- Bullish bets on oil rose while for gold they sank
- WTI gross-long hit highest level since July 2014
- Further gold long-liquidation possible if $1,250 level breaks
Bullish oil bets took flight on the Opec deal. Pic: iStock
By Ole Hansen
Hedge funds maintained an almost unchanged bullish exposure to commodities during the week ending October 4. But behind that number some major shifts took place. Not least from precious metals to oil following the Opec agreement to cut production and gold’s key technical break below $1300/oz.
Bullish bets on WTI crude oil jumped 40% or 73,051 lots to the 254,503 lots, the highest reading since May 2015. The gross-long at 353,162 lots is the highest level seen since July 2014, just before the selloff began. The gross-short declined by 30% to 98,659 below the two-year average of 112,000 lots.
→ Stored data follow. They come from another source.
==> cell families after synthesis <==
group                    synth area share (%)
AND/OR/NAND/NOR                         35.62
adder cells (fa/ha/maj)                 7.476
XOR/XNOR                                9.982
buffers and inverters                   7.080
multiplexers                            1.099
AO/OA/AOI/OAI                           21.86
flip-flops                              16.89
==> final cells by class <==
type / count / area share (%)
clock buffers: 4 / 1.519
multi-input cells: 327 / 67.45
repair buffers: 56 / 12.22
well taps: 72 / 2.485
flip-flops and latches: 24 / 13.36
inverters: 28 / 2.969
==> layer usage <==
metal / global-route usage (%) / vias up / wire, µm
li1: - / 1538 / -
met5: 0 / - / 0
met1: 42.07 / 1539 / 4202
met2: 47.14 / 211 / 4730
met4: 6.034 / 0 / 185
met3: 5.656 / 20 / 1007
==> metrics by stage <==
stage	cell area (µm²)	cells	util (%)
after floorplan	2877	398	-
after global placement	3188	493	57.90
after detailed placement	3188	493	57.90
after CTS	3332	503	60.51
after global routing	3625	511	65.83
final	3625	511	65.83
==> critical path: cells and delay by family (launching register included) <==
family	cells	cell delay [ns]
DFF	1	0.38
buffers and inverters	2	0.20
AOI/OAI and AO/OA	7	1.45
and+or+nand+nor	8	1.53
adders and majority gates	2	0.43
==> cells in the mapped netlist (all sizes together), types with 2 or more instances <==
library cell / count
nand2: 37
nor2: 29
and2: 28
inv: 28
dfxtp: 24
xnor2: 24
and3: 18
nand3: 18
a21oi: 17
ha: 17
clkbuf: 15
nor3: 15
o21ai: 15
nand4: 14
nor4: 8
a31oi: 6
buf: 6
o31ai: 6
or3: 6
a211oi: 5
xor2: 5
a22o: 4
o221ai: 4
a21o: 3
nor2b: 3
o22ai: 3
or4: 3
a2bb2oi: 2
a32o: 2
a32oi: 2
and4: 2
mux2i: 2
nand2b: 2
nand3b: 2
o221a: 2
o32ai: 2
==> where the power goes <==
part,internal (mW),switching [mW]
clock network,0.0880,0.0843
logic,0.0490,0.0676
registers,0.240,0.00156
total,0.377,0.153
File: src/sv/arrs_engine.sv
// Replica state and combinational decision logic: stored tag, seen set, secured flag,
// per-client relay tables. Depends on arrs_pkg.
module arrs_engine
	import arrs_pkg::*;
(
	input  logic             clk,
	input  logic             arst_n,
	input  logic             fire,
	input  item_t            item,
	input  logic [CFG_W-1:0] num_servers,
	input  logic [CFG_W-1:0] max_failures,
	output logic             has_result,
	output result_t          result
);

	logic [WORD_W-1:0]      st_ts_q;
	logic [WORD_W-1:0]      st_val_q;
	logic [WORD_W-1:0]      st_prev_q;
	logic [MAX_CLIENTS-1:0] seen_q;
	logic                   sec_q;
	logic [WORD_W-1:0]      rts_q  [MAX_CLIENTS];
	logic [RCNT_W-1:0]      rcnt_q [MAX_CLIENTS];

	logic [CIDX_W-1:0]      c;
	logic                   accepted;
	logic                   client_op;
	logic [MAX_CLIENTS-1:0] bit_c;
	logic [CFG_W-1:0]       fail;
	logic                   newer;
	logic                   same;
	logic [WORD_W-1:0]      ts_n;
	logic [WORD_W-1:0]      val_n;
	logic [WORD_W-1:0]      prev_n;
	logic [WORD_W-1:0]      rts_c;
	logic [RCNT_W-1:0]      rcnt_c;
	logic [MAX_CLIENTS-1:0] seen_w;
	logic                   sec_w;
	logic [SEEN_CNT_W-1:0]  cnt_w;
	logic [11:0]            span;
	logic                   relay_go;
	logic [MAX_CLIENTS-1:0] seen_r;
	logic [SEEN_CNT_W-1:0]  cnt_r;
	logic                   match;
	logic [RCNT_W-1:0]      rcnt_inc;
	logic                   quorum;

	logic [MAX_CLIENTS-1:0] seen_d;
	logic                   sec_d;
	logic                   rts_we;
	logic                   rcnt_we;
	logic [RCNT_W-1:0]      rcnt_d;

	assign c         = item.client_index;
	assign accepted  = item.client_known && (32'(c) < MAX_CLIENTS);
	assign client_op = (item.operation == OP_WRITE) || (item.operation == OP_READ);
	assign bit_c     = MAX_CLIENTS'(1) << c;
	assign fail      = (max_failures == '0) ? CFG_W'(1) : max_failures;
	assign newer     = st_ts_q < item.tag_ts;
	assign same      = st_ts_q == item.tag_ts;
	assign ts_n      = newer ? item.tag_ts : st_ts_q;
	assign val_n     = newer ? item.data_value : st_val_q;
	assign prev_n    = newer ? item.prev_value : st_prev_q;
	assign rts_c     = rts_q[c];
	assign rcnt_c    = rcnt_q[c];

	// client path: quotient test rewritten as N >= 2F and N < (seen + 2) * F
	assign seen_w   = (newer ? '0 : seen_q) | bit_c;
	assign sec_w    = newer ? 1'b0 : sec_q;
	assign cnt_w    = popcount(seen_w);
	assign span     = 12'(cnt_w + SEEN_CNT_W'(2)) * 12'(fail);
	assign relay_go = ({1'b0, num_servers} >= {fail, 1'b0}) && (12'(num_servers) < span)
		&& !sec_w && (rts_c < ts_n);

	// relay path
	assign seen_r   = newer ? bit_c : (same ? (seen_q | bit_c) : seen_q);
	assign cnt_r    = popcount(seen_r);
	assign match    = rts_c == item.tag_ts;
	assign rcnt_inc = (rcnt_c == '1) ? rcnt_c : rcnt_c + RCNT_W'(1);
	assign quorum   = (fail <= num_servers) && (rcnt_inc >= RCNT_W'(num_servers - fail));

	always_comb begin
		has_result             = 1'b0;
		result.reply_kind      = KIND_ACK;
		result.ack_is_write    = 1'b0;
		result.out_ts          = ts_n;
		result.out_value       = val_n;
		result.out_prev_value  = prev_n;
		result.seen_count      = '0;
		result.secured         = 1'b0;
		result.initiator_flag  = 1'b0;
		result.target_client   = c;
		result.out_op_counter  = item.op_counter;
		seen_d                 = seen_r;
		sec_d                  = sec_q;
		rts_we                 = 1'b0;
		rcnt_we                = 1'b0;
		rcnt_d                 = rcnt_inc;
		if (client_op) begin
			seen_d     = seen_w;
			sec_d      = sec_w;
			has_result = 1'b1;
			if (relay_go) begin
				rts_we            = 1'b1;
				rcnt_we           = 1'b1;
				rcnt_d            = RCNT_W'(1);
				result.reply_kind = KIND_RELAY;
			end else begin
				result.reply_kind   = KIND_ACK;
				result.ack_is_write = item.operation == OP_WRITE;
				result.seen_count   = cnt_w;
				result.secured      = sec_w;
			end
		end else if (match) begin
			rcnt_we = 1'b1;
			if (quorum) begin
				if (newer || same) begin
					sec_d = 1'b1;
				end
				has_result            = 1'b1;
				result.reply_kind     = KIND_RELAY_ACK;
				result.seen_count     = cnt_r;
				result.secured        = (newer || same) ? 1'b1 : sec_q;
				result.initiator_flag = 1'b1;
			end
		end else if (rts_c < item.tag_ts) begin
			has_result            = 1'b1;
			result.reply_kind     = KIND_ECHO;
			result.out_ts         = item.tag_ts;
			result.out_value      = item.data_value;
			result.out_prev_value = item.prev_value;
		end
		if (!accepted) begin
			has_result = 1'b0;
		end
	end

	always_ff @(posedge clk or negedge arst_n) begin
		if (!arst_n) begin
			st_ts_q   <= '0;
			st_val_q  <= '0;
			st_prev_q <= '0;
			seen_q    <= '0;
			sec_q     <= 1'b0;
			for (int i = 0; i < MAX_CLIENTS; i++) begin
				rts_q[i]  <= '0;
				rcnt_q[i] <= '0;
			end
		end else if (fire && accepted) begin
			st_ts_q   <= ts_n;
			st_val_q  <= val_n;
			st_prev_q <= prev_n;
			seen_q    <= seen_d;
			sec_q     <= sec_d;
			if (rts_we) begin
				rts_q[c] <= ts_n;
			end
			if (rcnt_we) begin
				rcnt_q[c] <= rcnt_d;
			end
		end
	end

endmodule

File: src/sv/atomic_register_replica_step_top.sv
// Replica server step of a fast-read atomic register: one decoded message in, at most
// one reply out. A message is registered in the input stage on acceptance, decided
// combinationally against the stored tag and the per-client relay tables, and its reply
// is registered in the reply register when the message leaves the input stage. One
// message is taken every cycle while the reply side keeps up; the stored state is read
// and rewritten within that cycle, which sets the rate. With the receiver stalled, the
// input stalls once the input and reply registers both hold a transaction. Messages
// from unknown clients give no reply and change nothing.
// Depends on arrs_pkg, arrs_in_stage and arrs_engine.
module atomic_register_replica_step_top
	import arrs_pkg::*;
(
	input  logic                  clk,
	input  logic                  arst_n,
	input  logic                  cfg_we,
	input  logic [CFG_IDX_W-1:0]  cfg_index,
	input  logic [CFG_W-1:0]      cfg_data,
	input  logic                  s_axis_tvalid,
	output logic                  s_axis_tready,
	// tag_ts, data_value, prev_value, client_index, client_known, op_counter, zero pad
	input  logic [IN_DATA_W-1:0]  s_axis_tdata,
	// operation
	input  logic [IN_USER_W-1:0]  s_axis_tuser,
	output logic                  m_axis_tvalid,
	input  logic                  m_axis_tready,
	// out_ts, out_value, out_prev_value, seen_count, secured, target_client,
	// out_op_counter, zero pad
	output logic [OUT_DATA_W-1:0] m_axis_tdata,
	// reply_kind, ack_is_write, initiator_flag
	output logic [OUT_USER_W-1:0] m_axis_tuser
);

	logic [CFG_W-1:0] num_servers_q;
	logic [CFG_W-1:0] max_failures_q;
	item_t            in_item;
	item_t            item_s1;
	logic             valid_s1;
	logic             advance;
	logic             has_result;
	result_t          result;
	logic             out_valid_q;
	result_t          out_q;

	assign in_item.operation    = s_axis_tuser[1:0];
	assign in_item.tag_ts       = s_axis_tdata[31:0];
	assign in_item.data_value   = s_axis_tdata[63:32];
	assign in_item.prev_value   = s_axis_tdata[95:64];
	assign in_item.client_index = s_axis_tdata[99:96];
	assign in_item.client_known = s_axis_tdata[100];
	assign in_item.op_counter   = s_axis_tdata[132:101];

	always_ff @(posedge clk or negedge arst_n) begin
		if (!arst_n) begin
			num_servers_q  <= NUM_SERVERS_RST;
			max_failures_q <= MAX_FAILURES_RST;
		end else if (cfg_we) begin
			unique case (cfg_index)
				REG_NUM_SERVERS:  num_servers_q  <= cfg_data;
				REG_MAX_FAILURES: max_failures_q <= cfg_data;
				default: ;
			endcase
		end
	end

	assign advance = valid_s1 && (!out_valid_q || m_axis_tready);

	arrs_in_stage u_in_stage (
		.clk      (clk),
		.arst_n   (arst_n),
		.in_valid (s_axis_tvalid),
		.in_ready (s_axis_tready),
		.in_item  (in_item),
		.advance  (advance),
		.valid_s1 (valid_s1),
		.item_s1  (item_s1)
	);

	arrs_engine u_engine (
		.clk          (clk),
		.arst_n       (arst_n),
		.fire         (advance),
		.item         (item_s1),
		.num_servers  (num_servers_q),
		.max_failures (max_failures_q),
		.has_result   (has_result),
		.result       (result)
	);

	always_ff @(posedge clk or negedge arst_n) begin
		if (!arst_n) begin
			out_valid_q <= 1'b0;
		end else if (advance) begin
			out_valid_q <= has_result;
		end else if (m_axis_tready) begin
			out_valid_q <= 1'b0;
		end
	end

	always_ff @(posedge clk) begin
		if (advance && has_result) begin
			out_q <= result;
		end
	end

	assign m_axis_tvalid = out_valid_q;
	assign m_axis_tdata  = {{OUT_PAD_W{1'b0}}, out_q.out_op_counter, out_q.target_client,
		out_q.secured, out_q.seen_count, out_q.out_prev_value, out_q.out_value,
		out_q.out_ts};
	assign m_axis_tuser  = {out_q.initiator_flag, out_q.ack_is_write, out_q.reply_kind};

`ifndef ASSERT_OFF
	a_stall_only_on_full: assert property (@(posedge clk) disable iff (!arst_n)
		!s_axis_tready |-> (out_valid_q && !m_axis_tready && valid_s1))
		else $error("input stalled while result register free");

	a_initiator_kind: assert property (@(posedge clk) disable iff (!arst_n)
		out_valid_q |-> (out_q.initiator_flag == (out_q.reply_kind == KIND_RELAY_ACK)))
		else $error("initiator flag disagrees with reply kind");

	a_write_ack_kind: assert property (@(posedge clk) disable iff (!arst_n)
		(out_valid_q && out_q.ack_is_write) |-> (out_q.reply_kind == KIND_ACK))
		else $error("write flag on a non-direct reply");

	a_result_follows_item: assert property (@(posedge clk) disable iff (!arst_n)
		$rose(out_valid_q) |-> $past(valid_s1))
		else $error("result without a staged message");
`endif

endmodule
File: config.mk
export PLATFORM = sky130hd
export DESIGN_NAME = atomic_register_replica_step_top
export DESIGN_NICKNAME = d
export VERILOG_FILES = /design/src/sv/arrs_pkg.sv /design/src/sv/arrs_in_stage.sv /design/src/sv/arrs_engine.sv /design/src/sv/atomic_register_replica_step_top.sv
export SDC_FILE = /design/constraint.sdc
export NUM_CORES = 2
export LEC_CHECK = 0
export ABC_AREA = 1
export BUFFER_PORTS_ARGS = -buffer_cell sky130_fd_sc_hd__buf_2
export CAP_MARGIN = 20
export CELL_PAD_IN_SITES_DETAIL_PLACEMENT = 1
export CELL_PAD_IN_SITES_GLOBAL_PLACEMENT = 1
export CORE_MARGIN = 8
export CORE_UTILIZATION = 37
export DETAILED_ROUTE_END_ITERATION = 6
export PLACE_DENSITY = 0.66
export RECOVER_POWER = 50
export SLEW_MARGIN = 20
export SYNTH_ARGS = -nofsm -noshare
export SYNTH_HDL_FRONTEND = slang
export SYNTH_HIERARCHICAL = 1
export SYNTH_SLANG_ARGS = --single-unit
File: constraint.sdc
create_clock -name clk -period 11.9 [get_ports clk]
set_input_delay 0.595 -clock clk [delete_from_list [all_inputs] [get_ports clk]]
set_output_delay 0.595 -clock clk [all_outputs]
set_load 0.01 [all_outputs]
<file path="src/hw/rtl/spv_pkg.sv">
package spv_pkg;

  localparam int BASE_SIZE_DEF = 64;
  localparam int CAND_BITS_DEF = 17;

  localparam int PRIME_W   = 10;
  localparam int SLOT_W    = 6;
  localparam int CAND_W    = 17;
  localparam int PAR_W     = 64;
  localparam int COF_W     = 35;
  localparam int N_W       = 32;
  localparam int CNT_W     = 6;
  localparam int CFG_IDX_W = 2;
  localparam int RADIX     = 4;

  localparam logic [CFG_IDX_W-1:0] REG_N_VALUE     = 2'd0;
  localparam logic [CFG_IDX_W-1:0] REG_PRIME_COUNT = 2'd1;

  localparam logic ACT_LOAD = 1'b0;
  localparam logic ACT_TEST = 1'b1;

  typedef struct packed {
    logic              action;
    logic [SLOT_W-1:0] slot;
    logic [PRIME_W-1:0] prime;
    logic [CAND_W-1:0] candidate;
  } in_item_t;

  typedef struct packed {
    logic              smooth;
    logic [PAR_W-1:0]  parity_bits;
    logic [COF_W-1:0]  cofactor;
    logic [CAND_W-1:0] candidate_echo;
  } out_item_t;

  typedef struct packed {
    logic [CFG_IDX_W-1:0] index;
    logic [N_W-1:0]       data;
  } cfg_item_t;

  typedef enum logic [3:0] {
    ST_IDLE,
    ST_MUL,
    ST_SUB,
    ST_COL,
    ST_PRIME,
    ST_DIVST,
    ST_DIVRUN,
    ST_CHECK,
    ST_NEXT,
    ST_DONE,
    ST_RET
  } step_e;

  typedef enum logic [3:0] {
    C_NEVER,
    C_ALWAYS,
    C_NO_TEST,
    C_MAG_ZERO,
    C_COL_END,
    C_PRIME_BAD,
    C_DIV_BUSY,
    C_DIV_MORE,
    C_OUT_FULL
  } cond_e;

  typedef struct packed {
    logic accept;
    logic mul_en;
    logic sub_en;
    logic rd_en;
    logic div_start;
    logic div_step;
    logic check_en;
    logic col_dec;
    logic out_ld;
  } uop_t;

  typedef struct packed {
    uop_t  uop;
    cond_e cond;
    step_e target;
  } ucode_t;

  typedef struct packed {
    logic test_go;
    logic mag_zero;
    logic col_end;
    logic prime_bad;
    logic div_busy;
    logic div_more;
    logic out_full;
  } stat_t;

  typedef struct packed {
    logic start;
    logic step;
  } div_ctrl_t;

  // control store: jump to target when cond holds, else fall through
  function automatic ucode_t ucode_rom(input step_e s);
    ucode_t w;
    w = '0;
    w.cond = C_NEVER;
    w.target = ST_IDLE;
    case (s)
      ST_IDLE: begin
        w.uop.accept = 1'b1;
        w.cond = C_NO_TEST;
        w.target = ST_IDLE;
      end
      ST_MUL: begin
        w.uop.mul_en = 1'b1;
      end
      ST_SUB: begin
        w.uop.sub_en = 1'b1;
        w.cond = C_MAG_ZERO;
        w.target = ST_DONE;
      end
      ST_COL: begin
        w.uop.rd_en = 1'b1;
        w.cond = C_COL_END;
        w.target = ST_DONE;
      end
      ST_PRIME: begin
        w.cond = C_PRIME_BAD;
        w.target = ST_NEXT;
      end
      ST_DIVST: begin
        w.uop.div_start = 1'b1;
      end
      ST_DIVRUN: begin
        w.uop.div_step = 1'b1;
        w.cond = C_DIV_BUSY;
        w.target = ST_DIVRUN;
      end
      ST_CHECK: begin
        w.uop.check_en = 1'b1;
        w.cond = C_DIV_MORE;
        w.target = ST_DIVST;
      end
      ST_NEXT: begin
        w.uop.col_dec = 1'b1;
        w.cond = C_ALWAYS;
        w.target = ST_COL;
      end
      ST_DONE: begin
        w.uop.out_ld = 1'b1;
        w.cond = C_OUT_FULL;
        w.target = ST_DONE;
      end
      ST_RET: begin
        w.cond = C_ALWAYS;
        w.target = ST_IDLE;
      end
      default: begin
        w.cond = C_ALWAYS;
        w.target = ST_IDLE;
      end
    endcase
    return w;
  endfunction

endpackage

</file>
<file path="src/hw/rtl/spv_seq.sv">
module spv_seq (
  input  logic           clk_i,
  input  logic           rst_ni,
  input  spv_pkg::stat_t stat_i,
  output spv_pkg::uop_t  uop_o
);

  spv_pkg::step_e  pc_q, pc_d;
  spv_pkg::ucode_t word;
  logic            take;

  always_ff @(posedge clk_i or negedge rst_ni) begin
    if (!rst_ni) begin
      pc_q <= spv_pkg::ST_IDLE;
    end else begin
      pc_q <= pc_d;
    end
  end

  always_comb begin
    word = spv_pkg::ucode_rom(pc_q);
    case (word.cond)
      spv_pkg::C_NEVER:     take = 1'b0;
      spv_pkg::C_ALWAYS:    take = 1'b1;
      spv_pkg::C_NO_TEST:   take = !stat_i.test_go;
      spv_pkg::C_MAG_ZERO:  take = stat_i.mag_zero;
      spv_pkg::C_COL_END:   take = stat_i.col_end;
      spv_pkg::C_PRIME_BAD: take = stat_i.prime_bad;
      spv_pkg::C_DIV_BUSY:  take = stat_i.div_busy;
      spv_pkg::C_DIV_MORE:  take = stat_i.div_more;
      spv_pkg::C_OUT_FULL:  take = stat_i.out_full;
      default:              take = 1'b1;
    endcase
    pc_d  = take ? word.target : spv_pkg::step_e'(pc_q + 4'd1);
    uop_o = word.uop;
  end

endmodule

</file>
With the open interest on WTI crude oil hitting a fresh record following October 4 we can assume that the buying had continued up until last Thursday when WTI crude oil broke above $50/b. This has once again left the market vulnerable to negative news, especially from Opec producers such as Iraq which over the weekend stated that it was looking to increase production
further in 2017.
Last week the US oil rig count rose to an 8-month high after drillers added rigs for a sixth straight week. A strong rally carries the risk of self defeat as the market focus could shift to returning barrels from non-Opec producers, such as those in North America. Following the Opec deal oil for delivery in both 2017 and 2018 returned to levels last seen in June. This helped trigger a pick-up in US producer hedging with the gross-short among the producer merchant category rising to a new record during the above mentioned reporting week.
Gold selling accelerated once the key technical area of $1,300/oz was broken on October 4, the day that data for this report was compiled. It resulted in the net-long being cut by 22% primarily due to long-liquidation. The net-long has now been cut 82,000 lots or 29% since hitting a record on July 7. At 205,000 lots however it remains more than 30% above the low point witnessed following the May selloff. This could indicate some additional long-liquidation, especially if $1,250/oz fails to provide support this week.
With an additional 20,000 lots sold funds continued to add to an already record short position in CBOT wheat. The contract has been range-bound between $3.9 and $4.11 for the past six weeks with a break higher likely to trigger buy stops as short positions are being reduced.